Quantitative insights into carbohydrate-coated gold nanoparticle-based drug delivery vehicles for QSAR advancement: Calorimetric and mechanistic studies

Abstract

Quantitative structure-activity relationship (QSAR) analysis is essential for the development of effective drug delivery vehicles in the era of Artificial Intelligence (AI). To develop this QSAR, carbohydrates with different structural features have been used to coat and make biocompatible gold nanoparticles. These carbohydrate-coated gold nanoparticles have been synthesized by chemical reduction method and characterized by UV–vis, FT-IR, DLS, and SEM techniques.

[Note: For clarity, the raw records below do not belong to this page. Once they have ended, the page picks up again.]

File: config.mk
export PLATFORM = sky130hd
export DESIGN_NAME = csr_responder
export DESIGN_NICKNAME = d
export VERILOG_FILES = /design/src/logic/csr_pkg.sv /design/src/logic/csr_serial_phy.sv /design/src/logic/csr_responder.sv
export SDC_FILE = /design/constraint.sdc
export NUM_CORES = 1
export LEC_CHECK = 0
export BUFFER_PORTS_ARGS = -buffer_cell sky130_fd_sc_hd__buf_2
export CORE_MARGIN = 2
export CORE_UTILIZATION = 49
export CTS_BUF_LIST = sky130_fd_sc_hd__clkbuf_16
export DETAILED_ROUTE_END_ITERATION = 6
export PLACE_DENSITY = 0.66
export SYNTH_ARGS = -nofsm -noshare
export SYNTH_HDL_FRONTEND = slang
export SYNTH_SLANG_ARGS = --single-unit
File: constraint.sdc
create_clock -name clk_sys -period 12.43 [get_ports clk_sys]
set_input_delay 0.6215 -clock clk_sys [delete_from_list [all_inputs] [get_ports clk_sys]]
set_output_delay 0.6215 -clock clk_sys [all_outputs]
set_load 0.01 [all_outputs]
--- config.mk ---
export PLATFORM = sky130hd
export DESIGN_NAME = disk_suspend_resume_sequencer
export DESIGN_NICKNAME = d
export VERILOG_FILES = /design/src/hdl/seq_pkg.sv /design/src/hdl/tick_if.sv /design/src/hdl/tick_gen.sv /design/src/hdl/disk_suspend_resume_sequencer.sv
export SDC_FILE = /design/constraint.sdc
export NUM_CORES = 1
export LEC_CHECK = 0
export ABC_AREA = 1
export BUFFER_PORTS_ARGS = -buffer_cell sky130_fd_sc_hd__buf_2
export CAP_MARGIN = 20
export CORE_ASPECT_RATIO = 0.8
export CORE_MARGIN = 2
export CORE_UTILIZATION = 25
export DETAILED_ROUTE_END_ITERATION = 12
export HOLD_SLACK_MARGIN = 0.05
export SYNTH_ARGS = -nofsm -noshare
export SYNTH_HDL_FRONTEND = slang
export SYNTH_SLANG_ARGS = --single-unit
--- constraint.sdc ---
create_clock -name clock -period 1.6 [get_ports clock]
set_input_delay 0.32 -clock clock [delete_from_list [all_inputs] [get_ports clock]]
set_output_delay 0.32 -clock clock [all_outputs]
set_load 0.05 [all_outputs]
--- src/hdl/seq_pkg.sv ---
package seq_pkg;
  // main clock rate and tick timing
  localparam int unsigned clock_mhz = 250;
  localparam int unsigned tick_us = 32;
  localparam int unsigned tick_cycles = tick_us * clock_mhz;
  localparam logic [12:0] tick_last = 13'(tick_cycles - 1);
  // waits, each in its own unit, then converted to whole ticks rounding up
  localparam int unsigned plane_wait_ticks = 1;
  localparam int unsigned halt_hold_ms = 16;
  localparam int unsigned status_wait_ms = 1;
  localparam int unsigned pgood_wait_ticks = 1;
  localparam int unsigned tick_after_status = 1;
  localparam int unsigned halt_freeze_ticks = 2;
  localparam int unsigned cpu_release_ticks = 1;
  localparam logic [9:0] halt_hold_ticks = 10'((halt_hold_ms * 1000 + tick_us - 1) / tick_us);
  localparam logic [9:0] status_ticks = 10'((status_wait_ms * 1000 + tick_us - 1) / tick_us);
  localparam logic [9:0] tick_cnt_reset = 10'h000;
  typedef enum logic [3:0] {
    st_on,
    st_req_halt,
    st_wait_grant,
    st_sleep,
    st_status,
    st_halt,
    st_planes_off,
    st_suspended,
    st_resume_wait,
    st_core_wait,
    st_halt_release,
    st_status_wait,
    st_pci_release,
    st_cpu_release
  } seq_state_t;
endpackage

--- src/hdl/tick_if.sv ---
`timescale 1ns/1ps
`default_nettype none
interface tick_if;
  logic tick;
  modport source (output tick);
  modport sink (input tick);
endinterface
`default_nettype wire

--- src/hdl/tick_gen.sv ---
`timescale 1ns/1ps
`default_nettype none
module tick_gen #(
  parameter logic [12:0] tick_last = seq_pkg::tick_last
) (
  input wire logic clock,
  input wire logic rstn,
  input wire logic clk_en,
  tick_if.source t
);
  logic [12:0] cnt_r;
  logic [12:0] cnt_nxt;
  logic tick_r;
  logic tick_nxt;
  // one pulse each roughly 32 us of the main clock
  always_comb begin
    tick_nxt = (cnt_r == tick_last);
    cnt_nxt = tick_nxt ? 13'h0000 : cnt_r + 13'h0001;
  end
  always_ff @(posedge clock) begin
    if (!rstn) begin
      cnt_r <= 13'h0000;
      tick_r <= 1'b0;
    end else if (clk_en) begin
      cnt_r <= cnt_nxt;
      tick_r <= tick_nxt;
    end
  end
  assign t.tick = tick_r & clk_en;
endmodule
`default_nettype wire

--- src/hdl/disk_suspend_resume_sequencer.sv ---
`timescale 1ns/1ps
`default_nettype none
module disk_suspend_resume_sequencer #(
  // tick may be shortened for simulation; every wait is counted in ticks
  parameter logic [12:0] tick_last = seq_pkg::tick_last
) (
  input wire logic clock,
  input wire logic rstn,
  input wire logic clk_en,
  input wire logic suspend_request,
  input wire logic resume_event,
  input wire logic core_power_ok,
  input wire logic power_good,
  input wire logic stop_grant_done,
  input wire logic clock_control_en,
  output logic power_plane_suspend_n,
  output logic pci_clock_halt_n,
  output logic pci_clock_halt_oe,
  output logic processor_clock_halt_n,
  output logic processor_clock_halt_oe,
  output logic pci_reset_n,
  output logic processor_reset,
  output logic processor_sleep_n,
  output logic processor_clock_halt_request_n,
  output logic suspend_status_n,
  output logic suspend_tick_out,
  output logic halt_may_change
);
  tick_if tk ();
  tick_gen #(
    .tick_last(tick_last)
  ) u_tick (
    .clock(clock),
    .rstn(rstn),
    .clk_en(clk_en),
    .t(tk)
  );

  // pin inputs except clock_control_en cross two flops before any logic looks at them
  logic [4:0] sync1_r;
  logic [4:0] sync2_r;
  always_ff @(posedge clock) begin
    if (!rstn) begin
      sync1_r <= 5'h00;
      sync2_r <= 5'h00;
    end else if (clk_en) begin
      sync1_r <= {suspend_request, resume_event, core_power_ok, power_good, stop_grant_done};
      sync2_r <= sync1_r;
    end
  end
  logic req_s;
  logic resume_s;
  logic core_s;
  logic pgood_s;
  logic grant_s;
  assign {req_s, resume_s, core_s, pgood_s, grant_s} = sync2_r;

  logic tick;
  assign tick = tk.tick;

  seq_pkg::seq_state_t state_r;
  seq_pkg::seq_state_t state_nxt;
  logic [9:0] cnt_r;
  logic [9:0] cnt_nxt;
  // 16 ms timer runs beside the main counter from plane release
  logic [9:0] plane_cnt_r;
  logic [9:0] plane_cnt_nxt;
  logic [9:0] pg_cnt_r;
  logic [9:0] pg_cnt_nxt;
  logic plane_n_r, plane_n_nxt;
  logic halt_n_r, halt_n_nxt;
  logic halt_oe_r, halt_oe_nxt;
  logic prst_n_r, prst_n_nxt;
  logic crst_r, crst_nxt;
  logic sleep_n_r, sleep_n_nxt;
  logic hreq_n_r, hreq_n_nxt;
  logic stat_n_r, stat_n_nxt;
  logic suspend_tick_out_en_r, suspend_tick_out_en_nxt;
  logic suspend_tick_out_r, suspend_tick_out_nxt;
  logic may_chg_r, may_chg_nxt;

  always_comb begin
    state_nxt = state_r;
    cnt_nxt = cnt_r;
    plane_cnt_nxt = plane_cnt_r;
    pg_cnt_nxt = pg_cnt_r;
    plane_n_nxt = plane_n_r;
    halt_n_nxt = halt_n_r;
    halt_oe_nxt = halt_oe_r;
    prst_n_nxt = prst_n_r;
    crst_nxt = crst_r;
    sleep_n_nxt = sleep_n_r;
    hreq_n_nxt = hreq_n_r;
    stat_n_nxt = stat_n_r;
    suspend_tick_out_en_nxt = suspend_tick_out_en_r;
    suspend_tick_out_nxt = suspend_tick_out_r;
    may_chg_nxt = may_chg_r;
    // suspend clock toggles per tick once enabled, low otherwise
    if (tick) begin
      suspend_tick_out_nxt = suspend_tick_out_en_r ? ~suspend_tick_out_r : 1'b0;
      if (plane_cnt_r != 10'h3ff) begin
        plane_cnt_nxt = plane_cnt_r + 10'h001;
      end
      if (pgood_s && pg_cnt_r != 10'h3ff) begin
        pg_cnt_nxt = pg_cnt_r + 10'h001;
      end
    end
    if (!pgood_s) begin
      pg_cnt_nxt = seq_pkg::tick_cnt_reset;
    end
    // core power up: outputs go to their safe levels without waiting
    if (core_s && (state_r == seq_pkg::st_resume_wait || state_r == seq_pkg::st_suspended)) begin
      halt_oe_nxt = 1'b0;
      prst_n_nxt = 1'b0;
      crst_nxt = 1'b1;
      sleep_n_nxt = 1'b1;
      hreq_n_nxt = 1'b1;
    end
    case (state_r)
      seq_pkg::st_on: begin
        if (req_s && tick) begin
          halt_n_nxt = 1'b1;
          halt_oe_nxt = 1'b1;
          may_chg_nxt = 1'b0;
          state_nxt = seq_pkg::st_req_halt;
        end
      end
      seq_pkg::st_req_halt: begin
        if (tick) begin
          hreq_n_nxt = 1'b0;
          state_nxt = seq_pkg::st_wait_grant;
        end
      end
      seq_pkg::st_wait_grant: begin
        if (tick && grant_s) begin
          sleep_n_nxt = 1'b0;
          state_nxt = seq_pkg::st_sleep;
        end
      end
      seq_pkg::st_sleep: begin
        if (tick) begin
          stat_n_nxt = 1'b0;
          suspend_tick_out_en_nxt = 1'b0;
          state_nxt = seq_pkg::st_status;
        end
      end
      seq_pkg::st_status: begin
        if (tick) begin
          halt_n_nxt = ~clock_control_en;
          state_nxt = seq_pkg::st_halt;
        end
      end
      seq_pkg::st_halt: begin
        if (tick) begin
          plane_n_nxt = 1'b0;
          state_nxt = seq_pkg::st_planes_off;
        end
      end
      seq_pkg::st_planes_off: begin
        // outputs stay as they are while power good holds
        if (tick && !pgood_s) begin
          halt_oe_nxt = 1'b0;
          prst_n_nxt = 1'b0;
          crst_nxt = 1'b1;
          sleep_n_nxt = 1'b1;
          hreq_n_nxt = 1'b1;
          state_nxt = seq_pkg::st_suspended;
        end
      end
      seq_pkg::st_suspended: begin
        if (resume_s) begin
          cnt_nxt = seq_pkg::tick_cnt_reset;
          state_nxt = seq_pkg::st_resume_wait;
        end
      end
      seq_pkg::st_resume_wait: begin
        // a tick is counted only after resume was seen, so one full tick passes
        if (tick) begin
          cnt_nxt = cnt_r + 10'h001;
          if (cnt_r >= 10'(seq_pkg::plane_wait_ticks)) begin
            plane_n_nxt = 1'b1;
            plane_cnt_nxt = seq_pkg::tick_cnt_reset;
            state_nxt = seq_pkg::st_core_wait;
          end
        end
      end
      seq_pkg::st_core_wait: begin
        if (core_s) begin
          halt_oe_nxt = 1'b0;
          prst_n_nxt = 1'b0;
          crst_nxt = 1'b1;
          sleep_n_nxt = 1'b1;
          hreq_n_nxt = 1'b1;
          if (pgood_s) begin
            halt_n_nxt = ~clock_control_en;
            halt_oe_nxt = 1'b1;
            state_nxt = seq_pkg::st_halt_release;
          end
        end
      end
      seq_pkg::st_halt_release: begin
        // counts are whole ticks past the cause, hence the +1 margin
        if (tick && plane_cnt_r > seq_pkg::halt_hold_ticks
            && pg_cnt_r > 10'(seq_pkg::pgood_wait_ticks)) begin
          halt_n_nxt = 1'b1;
          cnt_nxt = seq_pkg::tick_cnt_reset;
          state_nxt = seq_pkg::st_status_wait;
        end
      end
      seq_pkg::st_status_wait: begin
        if (tick) begin
          cnt_nxt = cnt_r + 10'h001;
          if (cnt_r > seq_pkg::status_ticks) begin
            stat_n_nxt = 1'b1;
            cnt_nxt = seq_pkg::tick_cnt_reset;
            state_nxt = seq_pkg::st_pci_release;
          end
        end
      end
      seq_pkg::st_pci_release: begin
        if (tick) begin
          // pci reset leaves on the first tick after status release
          prst_n_nxt = 1'b1;
          cnt_nxt = seq_pkg::tick_cnt_reset;
          state_nxt = seq_pkg::st_cpu_release;
        end
      end
      seq_pkg::st_cpu_release: begin
        if (tick) begin
          cnt_nxt = cnt_r + 10'h001;
          if (cnt_r == 10'(seq_pkg::tick_after_status - 1)) begin
            suspend_tick_out_en_nxt = 1'b1;
          end
          if (cnt_r == 10'(seq_pkg::cpu_release_ticks)) begin
            crst_nxt = 1'b0;
          end
          if (cnt_r == 10'(seq_pkg::halt_freeze_ticks)) begin
            may_chg_nxt = 1'b1;
            state_nxt = seq_pkg::st_on;
          end
        end
      end
      default: state_nxt = seq_pkg::st_on;
    endcase
  end

  always_ff @(posedge clock) begin
    if (!rstn) begin
      // reset lands in the powered, running state
      state_r <= seq_pkg::st_on;
      cnt_r <= seq_pkg::tick_cnt_reset;
      plane_cnt_r <= seq_pkg::tick_cnt_reset;
      pg_cnt_r <= seq_pkg::tick_cnt_reset;
      plane_n_r <= 1'b1;
      halt_n_r <= 1'b1;
      halt_oe_r <= 1'b1;
      prst_n_r <= 1'b1;
      crst_r <= 1'b0;
      sleep_n_r <= 1'b1;
      hreq_n_r <= 1'b1;
      stat_n_r <= 1'b1;
      suspend_tick_out_en_r <= 1'b1;
      suspend_tick_out_r <= 1'b0;
      may_chg_r <= 1'b1;
    end else if (clk_en) begin
      state_r <= state_nxt;
      cnt_r <= cnt_nxt;
      plane_cnt_r <= plane_cnt_nxt;
      pg_cnt_r <= pg_cnt_nxt;
      plane_n_r <= plane_n_nxt;
      halt_n_r <= halt_n_nxt;
      halt_oe_r <= halt_oe_nxt;
      prst_n_r <= prst_n_nxt;
      crst_r <= crst_nxt;
      sleep_n_r <= sleep_n_nxt;
      hreq_n_r <= hreq_n_nxt;
      stat_n_r <= stat_n_nxt;
      suspend_tick_out_en_r <= suspend_tick_out_en_nxt;
      suspend_tick_out_r <= suspend_tick_out_nxt;
      may_chg_r <= may_chg_nxt;
    end
  end

  assign power_plane_suspend_n = plane_n_r;
  assign pci_clock_halt_n = halt_n_r;
  assign pci_clock_halt_oe = halt_oe_r;
  assign processor_clock_halt_n = halt_n_r;
  assign processor_clock_halt_oe = halt_oe_r;
  assign pci_reset_n = prst_n_r;
  assign processor_reset = crst_r;
  assign processor_sleep_n = sleep_n_r;
  assign processor_clock_halt_request_n = hreq_n_r;
  assign suspend_status_n = stat_n_r;
  assign suspend_tick_out = suspend_tick_out_r;
  assign halt_may_change = may_chg_r;
endmodule
`default_nettype wire

==> reports/qor.yml <==
outcome:
  status: "finished with violations"
  violations: "setup timing"
layout:
  drive_above_1_share: 0.429
  num_antenna_cells: 0
  final_nets: 788
  final_core_util: 0.407
  syn_to_final_growth_pct: 59.7
sta:
  clock.fmax_mhz: 583
  holdWs_ns: 0.190
  drv_slew: 0
  final.setup.tns_ns: -1.18
  hold_viol_final: 0
  tightest_slew_ns: 0.412
  setup_viol: 18
  finalClockSkew_ns: 0.00403
  timing.final.ws_setup_ns: -0.116
  relSlewSlack: 0.722
  final.min_clock_period_ns: 1.72
  grt_setup_unrepaired: "true"
  fin_crit_sh: 1.07
global_route:
  grt_pass1_wl_mm: 19.6
  track_usage: 0.141
  first_global_vias: 4080
  grt_max_degree: 20
  antenna_found_initial: 0
  grt-ovfl-total: 0
detailed_routing:
  dr.pass1.iters: 5
  num_vias: 4424
  avgViaCountPerCell: 4.48
  drt_iter0_markers: 260
  drc: 0
  wire_per_inst_um: 12.7
  finalWirelength_mm: 12.5
  antenna_left: 0
yosys:
  yosys.area_share.simple: 0.384
  synthMuxAreaShare: 0
  ys_top_cells_by_count: "nand2_1 (140), nor2_1 (91), nand3_1 (71)"
  post-synth-top-count-cell: "nand2_1"
  ys_types: 38
  syn-cell-area_um2: 4020
  async_flop_share: 0
  ys_warn_count: 0
  synth_edf_count: 0
  synthCells: 617
  synth_xor_area_frac: 0.0436
  synth_top_family_by_area: "simple AND/OR/NAND/NOR gates"
  syn_area_per_cell_um2: 6.51
  synth-compound-area-share: 0.113
  synth-main-ff-cell: "dfxtp_1"
  yosys.area.top_type: "dfxtp_1"
  synth.net_count: 637
  synthAdderAreaFrac: 0.0342
  ys_seq_area_frac: 0.344
  synth.area.top_cells: "dfxtp_1 (34%), nand2_1 (13%), nand3_1 (8.8%)"
  synth_seq_cells: 69
  yosysTopAreaCellShare: 0.344
floorplan:
  ios: 21
  dieHeight_um: 117
  start_util: 0.255
  die_area_um2: 17100
  core_um2: 15700
  die_x_um: 146
  num_rows: 41
setup_path:
  cpMaxStageDelayCell: "dfxtp_4"
  crit_family: "simple AND/OR/NAND/NOR gates"
  critPathBufInv: 3
  cp_max_fo: 4
  critical-path-max-stage-delay_ns: 0.37
  r2r_end: "pg_cnt_r[9]$_SDFFE_PN0P_"
  r2r_start: "pg_cnt_r[0]$_SDFFE_PN0P_"
  r2r_slack_ns: -0.12
  critPathKind: "register to register"
  arrival_ns: 2.01
  endpoint_kind: "register"
  start_kind: "register"
  reg2reg_depth: 12
  cp.required_ns: 1.89
  crit_path_cell_trace: "buf_6 -> ha_4 -> nand2_2 -> inv_2 -> nand3_4 -> nor3_4 -> nand2_1 -> nand2_2 -> o21ai_4 -> inv_2 -> nand2_1 -> a21oi_2"
clock_network:
  clk_latency_ns: 0.35
  numCtsBuffers: 9
  cts_root_buf: "clkbuf_16"
  cts.sinks: 69
  cts_max_level: 3
  cts_buffer_depth: 2
  clk_pin_slew_ns: 0.06
  cts_tree: "yes"
power:
  ir_drop_v: 0.000495
  finalPower_mw: 4.10
  p_per_area_nw_per_um2: 639
  p_leak_nw: 2.75
run:
  maxCapViolations: 0
worst_hold_path:
  hp-class: "input port to register"
  hp-start: "suspend_request"
  hold_end: "sync1_r[4]$_SDFFE_PN0P_"
  worst_hold_path.num_cells: 3
placement:
  hpwlAfterDp_mm: 8.52
  gp_congestion: 0.922
  port_buffers: 20
-- cells by family after synthesis --
kind of cell / Yosys count
adder cells (fa/ha/maj): 11
buffers and inverters: 82
XOR/XNOR: 20
AO/OA/AOI/OAI: 86
AND/OR/NAND/NOR: 349
flip-flops: 69
-- worst min-delay path, delay by kind of cell --
kind / cells / cell delay [ns]
buf+inv: 1 / 0.08
simple gates: 2 / 0.11
-- layer usage --
metal  global-route usage  up-vias  share of wire
li1                     -     2311              -
met1                0.198     1995           0.50
met2                0.207       97           0.44
met3               0.0350       21          0.044
met4               0.0533        0          0.018
met5                    0        -              0
-- worst max-delay path by stage --
| stage | from | to | slack (ns) | cells after the start |
|---|---|---|---|---|
| 2_1_floorplan | pg_cnt_r[0]$_SDFFE_PN0P_ | pg_cnt_r[6]$_SDFFE_PN0P_ | 0.0003 | 11 |
| 3_5_place_dp | clk_en | u_tick.cnt_r[11]$_SDFFE_PN0P_ | -0.19 | 9 |
| 3_3_place_gp | clk_en | state_r[0]$_SDFFE_PN0P_ | -0.19 | 13 |
| 4_1_cts | plane_cnt_r[1]$_SDFFE_PN0P_ | state_r[3]$_SDFFE_PN0P_ | -0.05 | 12 |
| 5_1_grt | pg_cnt_r[0]$_SDFFE_PN0P_ | pg_cnt_r[8]$_SDFFE_PN0P_ | -0.22 | 12 |
| 6_report | pg_cnt_r[0]$_SDFFE_PN0P_ | pg_cnt_r[9]$_SDFFE_PN0P_ | -0.12 | 12 |
-- report_power, final --
| group | switching [mW] | leakage (nW) | internal (mW) |
|---|---|---|---|
| registers | 0.0190 | 0.567 | 1.74 |
| logic | 0.161 | 2.04 | 0.0906 |
| clock network | 0.866 | 0.147 | 1.23 |
-- area by class of cell --
class / instances / area [µm²]
flip-flops and latches: 69 / 1410
clock buffers: 9 / 225
multi-input cells: 466 / 2950
clock inverters: 7 / 81.3
repair buffers: 156 / 1220
inverters: 65 / 256
well taps: 215 / 269
fillers: 1598 / 9330
repair inverters: 1 / 3.75
-- through the flow --
stage | worst slack [ns] | cells | cell area (µm²)
after floorplan | 0.000301 | 617 | 4020
after global placement | -0.189 | 956 | 5240
after detailed placement | -0.190 | 956 | 5240
after CTS | -0.0546 | 981 | 5840
after global routing | -0.223 | 988 | 6420
final | -0.116 | 988 | 6420
-- flip-flops by register name (all words and copies together), names as in the netlist, 4 cells and up --
name	cells
cnt_r	10
sync1_r	5
u_tick.cnt_r	13
state_r	4
plane_cnt_r	10
pg_cnt_r	10
sync2_r	5
-- cells in the final DEF, fill, tap and decap left out, drive strengths merged, types with 2 or more instances in the layout --
master,instances
a21oi,44
or2,3
clkinv,3
clkinvlp,2
inv,67
nand2,142
o21ai,34
clkbuf,10
dfxtp,69
nor4,3
nand3b,3
nor3,16
nor3b,4
buf,155
a211oi,2
o22ai,3
xnor2,3
xor2,17
nor2,98
nand3,73
ha,11
nand4,6
-- timing repair --
| action | 4_1_cts | 5_1_grt |
|---|---|---|
| pin swaps | 9 | 46 |
| setup buffers | 7 | 8 |
| gates cloned | 2 | 1 |
| setup endpoints to repair | 41 | 51 |
| hold buffers | 0 | 0 |
| gates resized for setup | 63 | 150 |
Power figures use the tool's default switching activity.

For quantitative study, the interaction of these nanoparticles has been studied with biological interfaces (protein and DNA) and their structural features have correlated with thermodynamic parameters; binding constant, Gibbs free energy, enthalpy, and entropy obtained from calorimetry and fluorescence technique. To elucidate the effect of coating of carbohydrates on gold nanoparticles, interaction studies have also been done with pure carbohydrates and compared with carbohydrate-coated gold nanoparticles. For activity-relationship, these quantitative parameters have been correlated with the therapeutic efficiency of these nanoparticles in terms of drug loading and drug release studies with 5-fluorouracil (5-FU) drugs. The results suggest the importance of the CHO functional group and also the number of monomeric units in interaction studies and therapeutic efficiency. Energetics of interaction correlated with physical characteristics of different carbohydrates develop the structure-activity relationship, which assists in the development of highly effective AI-based future drug delivery vehicles.